In ethernet, Virtual LAN (VLAN) is an important technology implemented here. VLANs help split up broadcast domains by allowing you to segment devices to their own dedicated LAN. When combining VLANs over a single port, they are differentiated with a VLAN header. 802.1Q is the standard today.
Data
Data at this layer is referred to as a frame. Frames have basic data in them such as a source address and a destination address as well as payload. That basic data is often referred to as a header, a type of metadata.
Equipment
Equipment at this layer is a little more intelligent and consists of switches, bridges, and network cards. It can use the headers of the packet to determine exactly where it goes. A switch can read the destination MAC address and forward it directly to the specific port the MAC address is plugged into.
Layer 2A – Medium Access Control
Medium Access Control entails quite a few important functions. Carrier Sense Multiple Access with Collision Detection (CSMA/CD) is a mechanism ethernet uses to help deal with collisions on half duplex networks.
Layer 2B – Logical Link Control
One of LLC’s main features is that it is a helper layer to assist between Layer 2’s MAC and Layer 3. It does this by providing mechanisms for multiplexing Layer 3 Protocols.
Layer 3: Network Layer
The “IP” in TCP/IP is a Layer 3 protocol. IPX was a very popular Layer 3 protocol within the IPX/SPX protocol group in NetWare’s heyday.

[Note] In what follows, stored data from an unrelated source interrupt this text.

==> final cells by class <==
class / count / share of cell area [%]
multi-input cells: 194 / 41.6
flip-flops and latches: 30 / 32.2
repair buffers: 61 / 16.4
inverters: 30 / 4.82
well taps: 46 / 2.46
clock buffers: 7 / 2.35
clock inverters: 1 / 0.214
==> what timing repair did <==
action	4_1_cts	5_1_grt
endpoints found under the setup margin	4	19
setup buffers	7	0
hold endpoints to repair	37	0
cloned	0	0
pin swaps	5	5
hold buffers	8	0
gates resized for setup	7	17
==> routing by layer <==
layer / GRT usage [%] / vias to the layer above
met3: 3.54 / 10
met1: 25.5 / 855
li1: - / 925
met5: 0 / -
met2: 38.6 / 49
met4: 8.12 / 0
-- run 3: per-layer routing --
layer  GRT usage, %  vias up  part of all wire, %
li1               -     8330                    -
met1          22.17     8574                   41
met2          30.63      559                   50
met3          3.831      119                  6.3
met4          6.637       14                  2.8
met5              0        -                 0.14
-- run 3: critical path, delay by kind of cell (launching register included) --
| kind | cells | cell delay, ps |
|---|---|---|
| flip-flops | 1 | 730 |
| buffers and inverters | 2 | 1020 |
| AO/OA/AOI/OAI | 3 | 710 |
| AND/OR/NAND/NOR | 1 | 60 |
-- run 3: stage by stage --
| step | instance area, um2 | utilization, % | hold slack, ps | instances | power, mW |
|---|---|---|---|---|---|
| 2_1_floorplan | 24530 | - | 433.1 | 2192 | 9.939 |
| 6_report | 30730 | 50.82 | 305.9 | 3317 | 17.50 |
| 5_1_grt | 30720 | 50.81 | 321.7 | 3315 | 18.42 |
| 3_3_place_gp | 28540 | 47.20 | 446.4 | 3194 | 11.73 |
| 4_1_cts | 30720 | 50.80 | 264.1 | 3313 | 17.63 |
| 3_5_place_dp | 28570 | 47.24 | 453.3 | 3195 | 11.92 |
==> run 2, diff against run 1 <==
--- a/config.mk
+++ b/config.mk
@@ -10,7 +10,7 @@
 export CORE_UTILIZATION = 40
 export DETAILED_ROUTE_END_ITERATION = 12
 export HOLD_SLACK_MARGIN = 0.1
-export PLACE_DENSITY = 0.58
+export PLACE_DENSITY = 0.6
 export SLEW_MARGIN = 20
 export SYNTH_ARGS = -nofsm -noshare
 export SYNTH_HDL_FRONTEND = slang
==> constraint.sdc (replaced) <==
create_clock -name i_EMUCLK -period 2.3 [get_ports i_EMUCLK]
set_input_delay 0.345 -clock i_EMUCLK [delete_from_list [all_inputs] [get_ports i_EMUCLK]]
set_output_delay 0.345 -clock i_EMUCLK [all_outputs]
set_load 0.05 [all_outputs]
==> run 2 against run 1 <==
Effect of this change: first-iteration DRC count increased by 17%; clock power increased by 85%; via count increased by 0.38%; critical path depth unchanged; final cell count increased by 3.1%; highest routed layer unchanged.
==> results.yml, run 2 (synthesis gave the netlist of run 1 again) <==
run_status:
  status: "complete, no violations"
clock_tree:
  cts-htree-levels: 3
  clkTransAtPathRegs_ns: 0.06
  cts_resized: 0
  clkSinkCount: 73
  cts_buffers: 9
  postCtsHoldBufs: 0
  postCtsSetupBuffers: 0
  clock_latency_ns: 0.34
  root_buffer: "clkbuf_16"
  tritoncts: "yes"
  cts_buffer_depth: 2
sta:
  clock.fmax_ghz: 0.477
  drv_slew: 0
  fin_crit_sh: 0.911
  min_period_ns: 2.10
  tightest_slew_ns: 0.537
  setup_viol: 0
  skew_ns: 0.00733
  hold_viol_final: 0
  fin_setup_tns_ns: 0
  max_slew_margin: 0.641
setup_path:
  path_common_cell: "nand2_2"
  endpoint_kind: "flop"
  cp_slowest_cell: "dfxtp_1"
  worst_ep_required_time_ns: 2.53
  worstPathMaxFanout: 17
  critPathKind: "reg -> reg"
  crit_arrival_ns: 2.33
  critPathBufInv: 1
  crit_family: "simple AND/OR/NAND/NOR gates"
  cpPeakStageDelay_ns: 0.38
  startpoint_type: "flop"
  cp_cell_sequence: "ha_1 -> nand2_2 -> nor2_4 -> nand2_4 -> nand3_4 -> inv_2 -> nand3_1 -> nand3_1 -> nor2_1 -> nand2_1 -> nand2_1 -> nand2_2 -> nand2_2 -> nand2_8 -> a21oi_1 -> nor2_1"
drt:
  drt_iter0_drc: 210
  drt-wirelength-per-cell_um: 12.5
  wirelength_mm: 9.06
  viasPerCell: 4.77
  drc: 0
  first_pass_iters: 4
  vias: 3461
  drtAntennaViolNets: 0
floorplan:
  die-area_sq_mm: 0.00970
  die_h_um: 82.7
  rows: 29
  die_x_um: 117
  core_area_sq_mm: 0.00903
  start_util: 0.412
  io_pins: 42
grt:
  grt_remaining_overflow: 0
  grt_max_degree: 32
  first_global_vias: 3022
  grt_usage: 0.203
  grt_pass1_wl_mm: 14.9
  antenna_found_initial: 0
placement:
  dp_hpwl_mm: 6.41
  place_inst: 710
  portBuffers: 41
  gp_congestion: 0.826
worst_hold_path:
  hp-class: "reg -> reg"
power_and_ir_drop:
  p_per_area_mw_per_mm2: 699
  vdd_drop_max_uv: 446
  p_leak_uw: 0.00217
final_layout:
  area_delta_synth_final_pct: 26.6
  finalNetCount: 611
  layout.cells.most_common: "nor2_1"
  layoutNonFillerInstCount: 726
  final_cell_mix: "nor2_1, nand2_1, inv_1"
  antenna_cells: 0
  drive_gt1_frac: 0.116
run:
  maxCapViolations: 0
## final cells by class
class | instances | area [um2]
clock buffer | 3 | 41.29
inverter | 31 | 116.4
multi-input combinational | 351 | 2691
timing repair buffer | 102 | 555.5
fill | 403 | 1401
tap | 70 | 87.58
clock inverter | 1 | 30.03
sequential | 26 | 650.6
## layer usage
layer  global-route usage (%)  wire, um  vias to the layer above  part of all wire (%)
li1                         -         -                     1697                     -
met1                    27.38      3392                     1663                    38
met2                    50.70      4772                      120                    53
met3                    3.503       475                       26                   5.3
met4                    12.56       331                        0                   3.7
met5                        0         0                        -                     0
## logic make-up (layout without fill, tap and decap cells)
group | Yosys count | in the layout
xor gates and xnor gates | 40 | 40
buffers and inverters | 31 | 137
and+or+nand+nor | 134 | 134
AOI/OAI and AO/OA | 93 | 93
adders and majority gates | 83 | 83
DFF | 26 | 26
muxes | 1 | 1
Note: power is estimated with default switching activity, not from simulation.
==> src/rtl/ram_arbiter.sv <==
// ram_arbiter
//   Two-requester arbiter in front of a simple dual-port RAM (one write
//   port, one registered read port). The write and read ports are arbitrated
//   independently, each with its own round-robin pointer. A write and a read
//   can therefore go to different requesters in the same cycle.
//
// Handshake: a request transfers in any cycle where req_valid[i] and
//   req_ready[i] are both 1. Request fields hold until that cycle.
//   req_ready is combinational. Read responses have no backpressure:
//   rsp_valid[i] pulses exactly one cycle after requester i's read grant,
//   and the requester must take it.
//
// Ports
//   clk, rst_n          single clock, asynchronous active-low reset
//   req_valid[1:0]      request present per requester
//   req_we[1:0]         1 = write, 0 = read, per requester
//   req_addr            requester i address at [i*A_WIDTH +: A_WIDTH]
//   req_wdata           requester i write data at [i*D_WIDTH +: D_WIDTH]
//   req_ready[1:0]      request of requester i accepted this cycle
//   rsp_valid[1:0]      read data for requester i on rsp_data
//   rsp_data            shared read-response data
//   ram_address_write, ram_data_write, ram_write_enable   RAM write port
//   ram_address_read, ram_data_read                       RAM read port
//                                                         (1-cycle latency)
//
// Configuration
//   RAM_ARB_FWD_EN  defined: same-address read+write granted in one cycle
//                   returns the new write data. Undefined: RAM
//                   read-before-write data is returned.
module ram_arbiter #(
  parameter int D_WIDTH = 16,
  parameter int A_WIDTH = 5
) (
  input  logic                 clk,
  input  logic                 rst_n,
  input  logic [1:0]           req_valid,
  input  logic [1:0]           req_we,
  input  logic [2*A_WIDTH-1:0] req_addr,
  input  logic [2*D_WIDTH-1:0] req_wdata,
  output logic [1:0]           req_ready,
  output logic [1:0]           rsp_valid,
  output logic [D_WIDTH-1:0]   rsp_data,
  output logic [A_WIDTH-1:0]   ram_address_write,
  output logic [D_WIDTH-1:0]   ram_data_write,
  output logic                 ram_write_enable,
  output logic [A_WIDTH-1:0]   ram_address_read,
  input  logic [D_WIDTH-1:0]   ram_data_read
);

  logic [1:0] wcand, rcand;
  logic [1:0] wgnt, rgnt;
  logic       wptr_q, wptr_d;
  logic       rptr_q, rptr_d;
  logic [1:0] rd_owner_q, rd_owner_d;

  assign wcand = req_valid & req_we;
  assign rcand = req_valid & ~req_we;

  // Contention goes to the pointer; a lone requester always wins.
  // Grants are forced off while reset is asserted.
  always_comb begin
    wgnt = 2'b00;
    rgnt = 2'b00;
    if (rst_n) begin
      if (wcand == 2'b11) wgnt = wptr_q ? 2'b10 : 2'b01;
      else                wgnt = wcand;
      if (rcand == 2'b11) rgnt = rptr_q ? 2'b10 : 2'b01;
      else                rgnt = rcand;
    end
  end

  // After a grant to requester i the pointer moves to the other requester.
  always_comb begin
    wptr_d = wptr_q;
    rptr_d = rptr_q;
    if (wgnt[0])      wptr_d = 1'b1;
    else if (wgnt[1]) wptr_d = 1'b0;
    if (rgnt[0])      rptr_d = 1'b1;
    else if (rgnt[1]) rptr_d = 1'b0;
    rd_owner_d = rgnt;
  end

  assign req_ready         = wgnt | rgnt;
  assign ram_write_enable  = |wgnt;
  assign ram_address_write = wgnt[1] ? req_addr[A_WIDTH +: A_WIDTH]
                                     : req_addr[0 +: A_WIDTH];
  assign ram_data_write    = wgnt[1] ? req_wdata[D_WIDTH +: D_WIDTH]
                                     : req_wdata[0 +: D_WIDTH];
  assign ram_address_read  = rgnt[1] ? req_addr[A_WIDTH +: A_WIDTH]
                                     : req_addr[0 +: A_WIDTH];

  always_ff @(posedge clk or negedge rst_n) begin
    if (!rst_n) begin
      wptr_q     <= 1'b0;
      rptr_q     <= 1'b0;
      rd_owner_q <= 2'b00;
    end else begin
      wptr_q     <= wptr_d;
      rptr_q     <= rptr_d;
      rd_owner_q <= rd_owner_d;
    end
  end

  // rd_owner_q is one-hot (or zero) because at most one read is granted.
  assign rsp_valid = rd_owner_q;

`ifdef RAM_ARB_FWD_EN
  // The RAM returns old contents when a read and a write hit the same
  // address in one cycle; capture the write data so the new value is
  // returned instead.
  logic               fwd_hit_q, fwd_hit_d;
  logic [D_WIDTH-1:0] fwd_data_q;

  assign fwd_hit_d = (|wgnt) && (|rgnt) &&
                     (ram_address_write == ram_address_read);

  always_ff @(posedge clk or negedge rst_n) begin
    if (!rst_n) begin
      fwd_hit_q  <= 1'b0;
      fwd_data_q <= '0;
    end else begin
      fwd_hit_q  <= fwd_hit_d;
      fwd_data_q <= ram_data_write;
    end
  end

  assign rsp_data = fwd_hit_q ? fwd_data_q : ram_data_read;
`else
  assign rsp_data = ram_data_read;
`endif

endmodule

The network layer provides a logical address of an endpoint. Layer 2 addresses are typically automatically generated by the vendor during the manufacturing process. But layer 3 addresses are usually configured. This could be a static IP configuration or a DHCP automated configuration.
Data
Data at this layer is referred to as a packet, which is a stateless grouping of data. Devices that forward packets do not validate that the other end receives the data. Instead, devices leave it to higher layer protocols to implement — should they choose. For example, in the case of Layer 4 protocol TCP, it does. Layer 4 protocol, UDP, however, does not.
Equipment
Routers are the common equipment used at this layer but there are many others. Layer 3 switches are also very common. Those are essentially Layer 2 switches with a router built into the backplane for speed. Firewalls, while able to operate at higher layers, can operate purely at this layer.